EXERCISE AIM:
Only lines containing the string "registers" belong in the answer; find them in the records and copy them.

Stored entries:
——

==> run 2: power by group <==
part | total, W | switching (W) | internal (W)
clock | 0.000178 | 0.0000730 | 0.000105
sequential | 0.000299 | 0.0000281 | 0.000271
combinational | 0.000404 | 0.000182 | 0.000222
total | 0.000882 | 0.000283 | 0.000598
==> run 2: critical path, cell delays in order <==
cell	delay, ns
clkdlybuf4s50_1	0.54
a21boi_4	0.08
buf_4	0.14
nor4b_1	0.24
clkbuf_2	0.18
<file path="src/rtl/gfx_pkg.sv">
// Shared graphics definitions for the tile draw arbiter: FSM state encoding,
// pixel-port widths and the per-requester draw payload.
package gfx_pkg;

    localparam int unsigned COLOUR_W   = 3;
    localparam int unsigned X_W        = 8;
    localparam int unsigned Y_W        = 7;
    localparam int unsigned TILE_NUM_W = 2;

    localparam logic [COLOUR_W-1:0] BLACK = 3'b000;

    // Draw sequence of one granted request.
    typedef enum logic [2:0] {
        ST_IDLE = 3'd0,
        ST_LOAD = 3'd1,
        ST_DRAW = 3'd2,
        ST_HOLD = 3'd3,
        ST_DONE = 3'd4
    } state_t;

    // Fields a requester presents alongside its req level.
    typedef struct packed {
        logic [TILE_NUM_W-1:0] tile;    // [0]=grid column, [1]=grid row
        logic [COLOUR_W-1:0]   colour;
        logic                  hold;
    } draw_req_t;

endpackage

</file>
<file path="src/rtl/tile_pixel_sweep.sv">
// Row-major pixel counter for one tile.
// Ports:
//   i_clk, i_rst_n  clock, synchronous active-low reset
//   i_clr           force counter to pixel 0
//   i_en            advance one pixel (wraps after the last one)
//   o_col, o_row    current pixel column / row inside the tile
//   o_last          current pixel is the bottom-right one
module tile_pixel_sweep #(
    parameter int unsigned COL_W = 3,
    parameter int unsigned ROW_W = 3
) (
    input  logic             i_clk,
    input  logic             i_rst_n,
    input  logic             i_clr,
    input  logic             i_en,
    output logic [COL_W-1:0] o_col,
    output logic [ROW_W-1:0] o_row,
    output logic             o_last
);

    localparam int unsigned CNT_W = COL_W + ROW_W;

    logic [CNT_W-1:0] r_pix_cnt;

    // Pixel counter; natural wrap returns it to 0 after the last pixel.
    always_ff @(posedge i_clk) begin
        if (!i_rst_n) begin
            r_pix_cnt <= '0;
        end else if (i_clr) begin
            r_pix_cnt <= '0;
        end else if (i_en) begin
            r_pix_cnt <= r_pix_cnt + CNT_W'(1);
        end
    end

    // Low bits select the column, so the sweep is row-major.
    assign o_col  = r_pix_cnt[COL_W-1:0];
    assign o_row  = r_pix_cnt[CNT_W-1:COL_W];
    assign o_last = &r_pix_cnt;

endmodule

</file>
<file path="src/rtl/tile_draw_arbiter.sv">
// Shares the VGA pixel-write port between two tile-drawing requesters.
// Each granted request paints one TILE_W x TILE_H tile of a 2x2 grid, then
// optionally holds the port for DELAY_CYCLES before pulsing its done.
// Build option: define TILE_ARB_BORDER_EN to draw edge pixels of every tile
// in black (same timing and pixel count).
// Ports:
//   clock, resetn         clock, synchronous active-low reset
//   req0/req1             draw request level, held until done
//   tile0/tile1           tile number ([0]=column, [1]=row)
//   colour0/colour1       fill colour
//   hold0/hold1           apply post-draw hold
//   done0/done1           one-cycle completion pulse to the granted requester
//   x, y, colour          pixel coordinates and colour
//   writeEnable           pixel write strobe
//   busy                  high whenever not idle
module tile_draw_arbiter
    import gfx_pkg::*;
#(
    parameter int unsigned TILE_W       = 8,
    parameter int unsigned TILE_H       = 8,
    parameter int unsigned X0           = 40,
    parameter int unsigned Y0           = 20,
    parameter int unsigned STRIDE       = 40,
    parameter int unsigned DELAY_CYCLES = 25000000
) (
    input  logic                  clock,
    input  logic                  resetn,
    input  logic                  req0,
    input  logic                  req1,
    input  logic [TILE_NUM_W-1:0] tile0,
    input  logic [TILE_NUM_W-1:0] tile1,
    input  logic [COLOUR_W-1:0]   colour0,
    input  logic [COLOUR_W-1:0]   colour1,
    input  logic                  hold0,
    input  logic                  hold1,
    output logic                  done0,
    output logic                  done1,
    output logic [X_W-1:0]        x,
    output logic [Y_W-1:0]        y,
    output logic [COLOUR_W-1:0]   colour,
    output logic                  writeEnable,
    output logic                  busy
);

    localparam int unsigned COL_W = $clog2(TILE_W);
    localparam int unsigned ROW_W = $clog2(TILE_H);
    localparam int unsigned DLY_W = (DELAY_CYCLES > 1) ? $clog2(DELAY_CYCLES) : 1;

    localparam logic [DLY_W-1:0] DLY_LOAD = DLY_W'(DELAY_CYCLES - 1);

    localparam logic [X_W-1:0] X_BASE0 = X_W'(X0);
    localparam logic [X_W-1:0] X_BASE1 = X_W'(X0 + STRIDE);
    localparam logic [Y_W-1:0] Y_BASE0 = Y_W'(Y0);
    localparam logic [Y_W-1:0] Y_BASE1 = Y_W'(Y0 + STRIDE);

    state_t              r_state;
    state_t              w_next;
    logic                r_last_grant;
    logic                w_grant;
    draw_req_t           w_win_req;
    logic [COLOUR_W-1:0] r_colour;
    logic                r_hold;
    logic [X_W-1:0]      r_x_base;
    logic [Y_W-1:0]      r_y_base;
    logic [DLY_W-1:0]    r_dly;
    logic                r_we;
    logic                r_busy;
    logic                r_done0;
    logic                r_done1;
    logic [COL_W-1:0]    w_col;
    logic [ROW_W-1:0]    w_row;
    logic                w_last;

    // Pixel position inside the tile.
    tile_pixel_sweep #(
        .COL_W (COL_W),
        .ROW_W (ROW_W)
    ) u_sweep (
        .i_clk   (clock),
        .i_rst_n (resetn),
        .i_clr   (r_state == ST_LOAD),
        .i_en    (r_state == ST_DRAW),
        .o_col   (w_col),
        .o_row   (w_row),
        .o_last  (w_last)
    );

    // Payload of the requester that currently owns the grant.
    assign w_win_req = r_last_grant
                     ? '{tile: tile1, colour: colour1, hold: hold1}
                     : '{tile: tile0, colour: colour0, hold: hold0};

    // Next state and round-robin arbitration (grant decided only in IDLE).
    always_comb begin
        w_next  = r_state;
        w_grant = r_last_grant;
        case (r_state)
            ST_IDLE: begin
                if (req0 && req1) begin
                    w_grant = ~r_last_grant;
                end else if (req0) begin
                    w_grant = 1'b0;
                end else if (req1) begin
                    w_grant = 1'b1;
                end
                if (req0 || req1) begin
                    w_next = ST_LOAD;
                end
            end
            ST_LOAD: begin
                w_next = ST_DRAW;
            end
            ST_DRAW: begin
                if (w_last) begin
                    w_next = r_hold ? ST_HOLD : ST_DONE;
                end
            end
            ST_HOLD: begin
                if (r_dly == '0) begin
                    w_next = ST_DONE;
                end
            end
            ST_DONE: begin
                w_next = ST_IDLE;
            end
            default: begin
                w_next = ST_IDLE;
            end
        endcase
    end

    // State register plus status outputs registered from the next state,
    // so they line up with the state they describe.
    always_ff @(posedge clock) begin
        if (!resetn) begin
            r_state <= ST_IDLE;
            r_we    <= 1'b0;
            r_busy  <= 1'b0;
            r_done0 <= 1'b0;
            r_done1 <= 1'b0;
        end else begin
            r_state <= w_next;
            r_we    <= (w_next == ST_DRAW);
            r_busy  <= (w_next != ST_IDLE);
            r_done0 <= (w_next == ST_DONE) && !r_last_grant;
            r_done1 <= (w_next == ST_DONE) &&  r_last_grant;
        end
    end

    // Grant history and per-draw latches; the latches alone drive x/y/colour.
    always_ff @(posedge clock) begin
        if (!resetn) begin
            r_last_grant <= 1'b1;
            r_colour     <= '0;
            r_hold       <= 1'b0;
            r_x_base     <= '0;
            r_y_base     <= '0;
        end else begin
            if ((r_state == ST_IDLE) && (w_next == ST_LOAD)) begin
                r_last_grant <= w_grant;
            end
            if (r_state == ST_LOAD) begin
                r_colour <= w_win_req.colour;
                r_hold   <= w_win_req.hold;
                r_x_base <= w_win_req.tile[0] ? X_BASE1 : X_BASE0;
                r_y_base <= w_win_req.tile[1] ? Y_BASE1 : Y_BASE0;
            end
        end
    end

    // Post-draw hold counter: armed on the last pixel, counts down to 0 in HOLD.
    always_ff @(posedge clock) begin
        if (!resetn) begin
            r_dly <= '0;
        end else if ((r_state == ST_DRAW) && w_last) begin
            r_dly <= DLY_LOAD;
        end else if ((r_state == ST_HOLD) && (r_dly != '0)) begin
            r_dly <= r_dly - DLY_W'(1);
        end
    end

    assign x           = r_x_base + X_W'(w_col);
    assign y           = r_y_base + Y_W'(w_row);
    assign writeEnable = r_we;
    assign busy        = r_busy;
    assign done0       = r_done0;
    assign done1       = r_done1;

`ifdef TILE_ARB_BORDER_EN
    logic w_edge;

    // Outline pixels on the tile perimeter.
    assign w_edge = (w_col == '0) || (w_col == COL_W'(TILE_W - 1)) ||
                    (w_row == '0) || (w_row == ROW_W'(TILE_H - 1));
    assign colour = ((r_state == ST_DRAW) && w_edge) ? BLACK : r_colour;
`else
    assign colour = r_colour;
`endif

endmodule

</file>
<file path="config.mk">
export PLATFORM = sky130hd
export DESIGN_NAME = tile_draw_arbiter
export DESIGN_NICKNAME = d
export VERILOG_FILES = /design/src/rtl/gfx_pkg.sv /design/src/rtl/tile_pixel_sweep.sv /design/src/rtl/tile_draw_arbiter.sv
export SDC_FILE = /design/constraint.sdc
export NUM_CORES = 1
export LEC_CHECK = 0
export BUFFER_PORTS_ARGS = -buffer_cell sky130_fd_sc_hd__buf_2
export CAP_MARGIN = 20
export CORE_MARGIN = 1.5
export CORE_UTILIZATION = 56
export CTS_CLUSTER_DIAMETER = 200
export DETAILED_ROUTE_END_ITERATION = 7
export MAX_ROUTING_LAYER = met4
export PLACE_DENSITY = 0.9
export SLEW_MARGIN = 20
export SYNTH_ARGS = -nofsm -noshare
export SYNTH_HDL_FRONTEND = slang
export SYNTH_SLANG_ARGS = --single-unit
export TNS_END_PERCENT = 5
</file>
<file path="constraint.sdc">
create_clock -name clock -period 2.6 [get_ports clock]
set_input_delay 0.78 -clock clock [delete_from_list [all_inputs] [get_ports clock]]
set_output_delay 0.78 -clock clock [all_outputs]
set_load 0.02 [all_outputs]
</file>
# Yosys cells after proc, flatten, opt, wreduce, memory -nomap -nowiden
# Cells that the tools add are included.
# classes
add_sub_neg,4
n_eq_ne,6
n_mux,13
n_bitwise,2
n_reduce_logical,18
# ops
cell,n
25-bit two-way mux,2
25-bit zero test,1
25-bit nonzero test,1
"25-bit by 1-bit subtractor with 25-bit output, second input constant",1
3-bit two-way mux,4
6-bit two-way mux,2
3-bit one-hot mux with 4 select lines,1
"3-bit by 2-bit equality test with 1-bit output, second input constant",3
8-bit by 3-bit adder with 8-bit output,1
7-bit by 3-bit adder with 7-bit output,1
7-bit two-way mux,1
"6-bit by 1-bit adder with 6-bit output, second input constant",1
"3-bit by 1-bit equality test with 1-bit output, second input constant",2
1-bit logical AND,6
6-bit AND reduction,1
3-bit nonzero test,2
2-bit OR reduction,2
"3-bit equality test, second input constant",1
3-bit zero test,1
1-bit two-way mux,3
3-bit AND reduction,1
1-bit inverter,2
2-bit nonzero test,1
1-bit zero test,1
1-bit logical OR,1
# totals
register_bits,58
in_bits,16
out_inout_bits,22
elab_cells,56

# Depth between registers and ports, before layout
# logic_depth
word_depth,6
depth_mapped,9
mapped_depth_nobuf,7

# Cells and area by module
# From an unflattened synthesis, not the netlist that was laid out.
# hier_totals
hier_cells,261
area_unflattened_um2,2309.7
# modules_own_cells
module,n_inst,cells_each,area_each_um2
tile_draw_arbiter,1,233,2052.0
tile_pixel_sweep,1,28,257.7

# Worst setup path after synthesis
# Ideal clock, no wire load.
# synth_path
path_type,flip-flop to flip-flop
start,register r_dly[20]
end,register r_dly[4]
setup_ns,0.122
arrival_ns,1.902
required_time_ns,2.478
slack_ns,0.575
stages_incl_launch_ff,8
synth_period_minus_slack_ns,2.025
path_cell_list,dfxtp_1 -> or4_4 -> nor4_4 -> buf_6 -> a31oi_4 -> buf_6 -> a311oi_1 -> nor3_1
# synth_between
elab_chain_cells,3
# synth_lines
item,line,text
from (decl),tile_draw_arbiter.sv:65,logic [DLY_W-1:0] r_dly;
from (signal assigned),tile_draw_arbiter.sv:178,r_dly <= r_dly - DLY_W'(1);
25-bit nonzero test,tile_draw_arbiter.sv:177,end else if ((r_state == ST_HOLD) && (r_dly != '0)) begin
1-bit logical AND,tile_draw_arbiter.sv:177,
2-bit nonzero test (no line),--,
# No other way between the ends.
# A chain may end at the register's enable or synchronous reset.

# Final worst setup path
# layout_path
start,register r_dly[20]
end,register r_dly[21]
# layout_between
elab_chain_cells,3
elab_cells_between_ends,6
classes_between,add/sub (1); mux (2); reduce/logical (3)
# layout_lines
item,line
25-bit by 1-bit subtractor with 25-bit output / 25-bit nonzero test (equally long branches),"tile_draw_arbiter.sv:178, tile_draw_arbiter.sv:177"
25-bit two-way mux / 1-bit logical AND (equally long branches),tile_draw_arbiter.sv:177
25-bit two-way mux / 2-bit nonzero test (equally long branches),--
# Parallel ways exist; a longest one is shown, timed or not. The select of a mux whose other input is x is not followed.

==> flow_summary.ini <==
[run_status]
outcome = completed

[layout]
antenna_cells_inserted = 0
layout.area.seq_sq_um = 941
multiInputGateArea_sq_mm = 0.00138
mostFrequentLayoutCell = dfxtp_1
layout_common_cells = 47 x dfxtp_1, 36 x buf_2, 28 x nor2_1, 19 x a21oi_1, 17 x nand2_1
fillCellCount = 357
nets = 330
finish.cell_count_without_fillers = 362
drive_above_1_share = 0.232
area.growth.synth_to_final_pct = 10.8

[setup_path]
timing.critical_path.required_ns = 2.79
timing.critical_path.arrival_ns = 2.46
crit_chain = or4_4 > nor4_4 > buf_4 > a21o_2 > nor3_1 > o311a_1
critical_path.endpoint_type = flop
worstPathBufferInverterCount = 1
r2r.worst_path.cells = 6
cpMaxStageDelayCell = or4_4
worst_path_dominant_cell_family = simple AND/OR/NAND/NOR gates
critPathMaxFanout = 13
cp-start-kind = flop
critical-path-max-stage-delay_ns = 0.57
criticalPathCategory = reg -> reg
timing.rr.start = r_dly[20]
setup.worst_path.start = r_dly[20]
worst-path-stages = 6

[placement]
post-dp-hpwl_um = 3850
detailedPlace.worstSlack_ns = 0.343
routabilityCongestion = 0.850
buffer_ports.inserted = 36
numPlacedInstances = 354

[routing]
routed_via_density = 6.00
detail_route.first_pass.iterations = 4
detailroute.via_count = 2172
drtAntennaViolNets = 0
drt_wl_total_um = 5360
route.detailed.drc = 0
detailedRoute.firstIterationViolations = 114
drt-wirelength-per-cell_um = 14.8

[run]
cap_violations = 0

[timing]
rsz0062_at_grt = false
post-route-worst-setup-slack_ns = 0.334
timing.final.setup_violations = 0
final_hold_viol_count = 0
worst_clock_skew_ns = 0.00916
normalized_max_slew_margin = 0.592
worst_pin_slew_ns = 0.597
setup_total_negative_slack_ns = 0
max_freq_mhz = 441
final.period_utilization = 0.872
min_period_ns = 2.27
slew_violations = 0

[global_routing]
global_route.overflow_total = 0
grt_start_max_net_pins = 19
antenna_found_initial = 0
vias_in_the_first_global_route = 2047
grt_first_pass_wirelength_um = 9350
grt_util_all_layers = 0.244

[clock_network]
ctsRootBufferMaster = clkbuf_8
clock_insertion_delay_at_the_later_pin_of_the_skew_report_ns = 0.31
cts-resized-gates = 0
cts.clk_slew.worst_paths_ns = 0.07
postCtsSetupRepairBufs = 0
postCtsHoldBufs = 0
numClockSinks = 47
cts_made_buffers = 5
cts-root-to-sink-buffers = 2
clock_tree.htree_level_count = 2
cts_tree = yes

[floorplan]
dieArea_sq_mm = 0.00484
start_util = 0.578
num_rows = 24
io_pins = 38
dieWidth_um = 69.5
die_h_um = 69.5
design.core.area_sq_mm = 0.00429

[synth]
net_count_synth = 300
yosys_warnings = 0
netlist_area_sq_mm = 0.00248
postSynthAreaPerCell_sq_um = 8.89
synthesis.instances = 279
ys_types = 58
postSynth.topFlopCell = dfxtp_1
synth-seq-area-share = 0.379
synth.ff_latch_count = 47
synth-edff-count = 0
postSynth.asyncResetShare = 0

[power]
total_power_w = 0.00148
cellLeakagePower_nw = 1.16
power.ir.vdd_worst_mv = 0.357
areal_power_density_over_the_cells_mw_per_mm2 = 537

[worst_hold_path]
worst_hold_path_type = reg -> reg
hold_path_startpoint = r_dly[15]
number_of_cells_on_the_worst_hold_path = 2
[report_power, final]
part | internal, W | switching (W) | leakage [nW]
combinational | 0.0000826 | 0.000126 | 0.732
clock | 0.000243 | 0.000241 | 0.0515
sequential | 0.000750 | 0.0000336 | 0.381
total | 0.00108 | 0.000401 | 1.16
[through the flow]
step | area [sq um] | utilization | hold WS, ns
after floorplan | 2480 | - | 0.451
after global placement | 2650 | 0.617 | 0.471
after detailed placement | 2650 | 0.617 | 0.481
after CTS | 2750 | 0.640 | 0.495
after global routing | 2750 | 0.640 | 0.522
final | 2750 | 0.640 | 0.495
[routing by layer]
layer	vias to the layer above	share of wire	wire length (um)	track usage
li1	1078	-	-	-
met1	1039	0.45	2410	0.306
met2	47	0.49	2640	0.391
met3	8	0.043	229	0.0465
met4	0	0.016	87	0.0959
met5	-	0	0	-
[cell usage after synthesis, types with 7 or more instances]
cell      number  area (sq um)
xnor2_1        9          78.8
a211oi_1       9          67.6
inv_1          9          33.8
mux2i_1        7          70.1
nor3_1        14          70.1
a21oi_1       19          95.1
clkbuf_1       7          26.3
dfxtp_1       47           941
nor2_1        28           105
or4_1          7          52.6
nand2_1       17          63.8
o21ai_0       11          55.1
[kinds of logic after synthesis]
kind of cell	after synthesis	synth area share
compound gates	65	0.183
xor+xnor	13	0.0459
fa+ha+maj	5	0.0252
buf+inv	29	0.0646
flops	47	0.379
mux	8	0.0328
other cells	1	0.00151
simple gates	111	0.267
[worst paths after layout]
path | end | slack [ns]
worst max-delay path | r_dly[21] | 0.33
worst min-delay path | r_dly[15] | 0.50
worst max register to register | r_dly[21] | 0.33
worst min register to register | r_dly[15] | 0.50
[worst min-delay path, delay by kind of cell (launching register included)]
family,cells,cell delay (ns)
AO/OA/AOI/OAI,2,0.13
flip-flops,1,0.33
[cell type report]
cell class	instances	share of cell area
Clock buffer	8	0.0364
Inverter	10	0.0137
Multi-Input combinational cell	203	0.502
Sequential cell	47	0.342
Tap cell	52	0.0237
Timing Repair Buffer	42	0.0820
[state kept, by name (all words and copies together) (netlist names), 2 cells and up]
signal	count
colour	3
r_dly	25
r_state	3
r_x_base	2
r_y_base	2
u_sweep.r_pix_cnt	6
Note: power is estimated with default switching activity, not from simulation.
<file path="config.mk">
export PLATFORM = sky130hd
export DESIGN_NAME = ram_port_arbiter
export DESIGN_NICKNAME = d
export VERILOG_FILES = /design/src/rtl/ram_port_arbiter.sv
export SDC_FILE = /design/constraint.sdc
export NUM_CORES = 1
export LEC_CHECK = 0
export ABC_AREA = 1
export ABC_CLOCK_PERIOD_IN_PS = 12600
export BUFFER_PORTS_ARGS = -buffer_cell sky130_fd_sc_hd__buf_4
export CAP_MARGIN = 40
export CORE_UTILIZATION = 43
export CTS_BUF_LIST = sky130_fd_sc_hd__clkbuf_2 sky130_fd_sc_hd__clkbuf_4 sky130_fd_sc_hd__clkbuf_8
export DETAILED_ROUTE_END_ITERATION = 8
export GPL_ROUTABILITY_DRIVEN = 0
export MAX_ROUTING_LAYER = met4
export PLACE_DENSITY = 0.77
export SLEW_MARGIN = 20
export SYNTH_ARGS = -nofsm -noshare
export SYNTH_HDL_FRONTEND = slang
export SYNTH_SLANG_ARGS = --single-unit
</file>
<file path="constraint.sdc">
create_clock -name clk -period 12.6 [get_ports clk]
set_clock_uncertainty 0.1 [all_clocks]
set_input_delay 2.52 -clock clk [delete_from_list [all_inputs] [get_ports clk]]
set_output_delay 2.52 -clock clk [all_outputs]
set_load 0.05 [all_outputs]
</file>
<file path="src/rtl/ram_port_arbiter.sv">
// Fetch/data port arbiter in front of a single-ported RAM with a MOC completion handshake.
// Optional feature macro ALIGN_CHECK_EN: misaligned data accesses fault, fetches are word-aligned.
module ram_port_arbiter #(
    parameter int READ_WAIT = 1,
    parameter int TIMEOUT   = 15
) (
    input  logic        clk,
    input  logic        reset,
    input  logic        if_req,
    input  logic [7:0]  if_addr,
    output logic        if_ack,
    output logic [31:0] if_rdata,
    input  logic        d_req,
    input  logic        d_rw,
    input  logic [1:0]  d_mode,
    input  logic [7:0]  d_addr,
    input  logic [31:0] d_wdata,
    output logic        d_ack,
    output logic        d_fault,
    output logic [31:0] d_rdata,
    output logic        ram_en,
    output logic        ram_rw,
    output logic [1:0]  ram_mode,
    output logic [7:0]  ram_addr,
    output logic [31:0] ram_wdata,
    input  logic [31:0] ram_rdata,
    input  logic        ram_moc
);
    localparam int CNT_W = $clog2(READ_WAIT + TIMEOUT + 2) + 1;
    localparam logic [CNT_W-1:0] READ_LAST    = CNT_W'(READ_WAIT);
    localparam logic [CNT_W-1:0] TIMEOUT_LAST = CNT_W'(TIMEOUT - 1);

    typedef enum logic [1:0] {IDLE, ISSUE, WAIT, DONE} state_t;

    state_t           state, next_state;
    logic             grant_data;
    logic [CNT_W-1:0] wait_cnt;
    logic             pick_data, pick_fetch, skip, capture, time_out;
    logic             bad_data;
    logic [7:0]       fetch_addr;

`ifdef ALIGN_CHECK_EN
    assign fetch_addr = {if_addr[7:2], 2'b00};
    assign bad_data   = (d_mode == 2'b11)
                     || (d_mode == 2'b01 && d_addr[0])
                     || (d_mode == 2'b10 && d_addr[1:0] != 2'b00);
`else
    assign fetch_addr = if_addr;
    assign bad_data   = (d_mode == 2'b11);
`endif

    always_ff @(posedge clk or posedge reset) begin
        if (reset) state <= IDLE;
        else       state <= next_state;
    end

    always_comb begin
        next_state = state;
        ram_en     = 1'b0;
        if_ack     = 1'b0;
        d_ack      = 1'b0;
        pick_data  = 1'b0;
        pick_fetch = 1'b0;
        skip       = 1'b0;
        capture    = 1'b0;
        time_out   = 1'b0;
        case (state)
            IDLE: begin
                // On a tie the port that was not granted last wins; grant_data holds the last grant.
                if (d_req && (!if_req || !grant_data)) pick_data  = 1'b1;
                else if (if_req)                        pick_fetch = 1'b1;
                if (pick_data && bad_data) begin
                    skip       = 1'b1;
                    next_state = DONE;
                end else if (pick_data || pick_fetch) begin
                    next_state = ISSUE;
                end
            end
            ISSUE: begin
                ram_en     = 1'b1;
                next_state = WAIT;
            end
            WAIT: begin
                ram_en = 1'b1;
                if (ram_rw) begin
                    if (wait_cnt == READ_LAST) begin
                        capture    = 1'b1;
                        next_state = DONE;
                    end
                end else if (wait_cnt != '0 && ram_moc) begin
                    next_state = DONE;
                end else if (wait_cnt == TIMEOUT_LAST) begin
                    time_out   = 1'b1;
                    next_state = DONE;
                end
            end
            DONE: begin
                if_ack     = !grant_data;
                d_ack      = grant_data;
                next_state = IDLE;
            end
            default: next_state = IDLE;
        endcase
    end

    // Skipped data requests never reach the RAM, so the bus registers keep their old values.
    always_ff @(posedge clk or posedge reset) begin
        if (reset) begin
            grant_data <= 1'b0;
            ram_rw     <= 1'b1;
            ram_mode   <= 2'b00;
            ram_addr   <= 8'h00;
            ram_wdata  <= 32'h0;
            wait_cnt   <= '0;
            d_fault    <= 1'b0;
            d_rdata    <= 32'h0;
            if_rdata   <= 32'h0;
        end else begin
            if (pick_data) begin
                grant_data <= 1'b1;
                if (!skip) begin
                    ram_rw    <= d_rw;
                    ram_mode  <= d_mode;
                    ram_addr  <= d_addr;
                    ram_wdata <= d_wdata;
                end
            end
            if (pick_fetch) begin
                grant_data <= 1'b0;
                ram_rw     <= 1'b1;
                ram_mode   <= 2'b10;
                ram_addr   <= fetch_addr;
            end
            wait_cnt <= (state == WAIT && next_state == WAIT) ? wait_cnt + CNT_W'(1) : '0;
            if (capture) begin
                if (grant_data) d_rdata  <= ram_rdata;
                else            if_rdata <= ram_rdata;
            end
            if (skip)
                d_fault <= 1'b1;
            else if (state == WAIT && next_state == DONE && grant_data)
                d_fault <= time_out;
        end
    end
endmodule
</file>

——

TASK ANSWER:
# Depth between registers and ports, before layout
    // Skipped data requests never reach the RAM, so the bus registers keep their old values.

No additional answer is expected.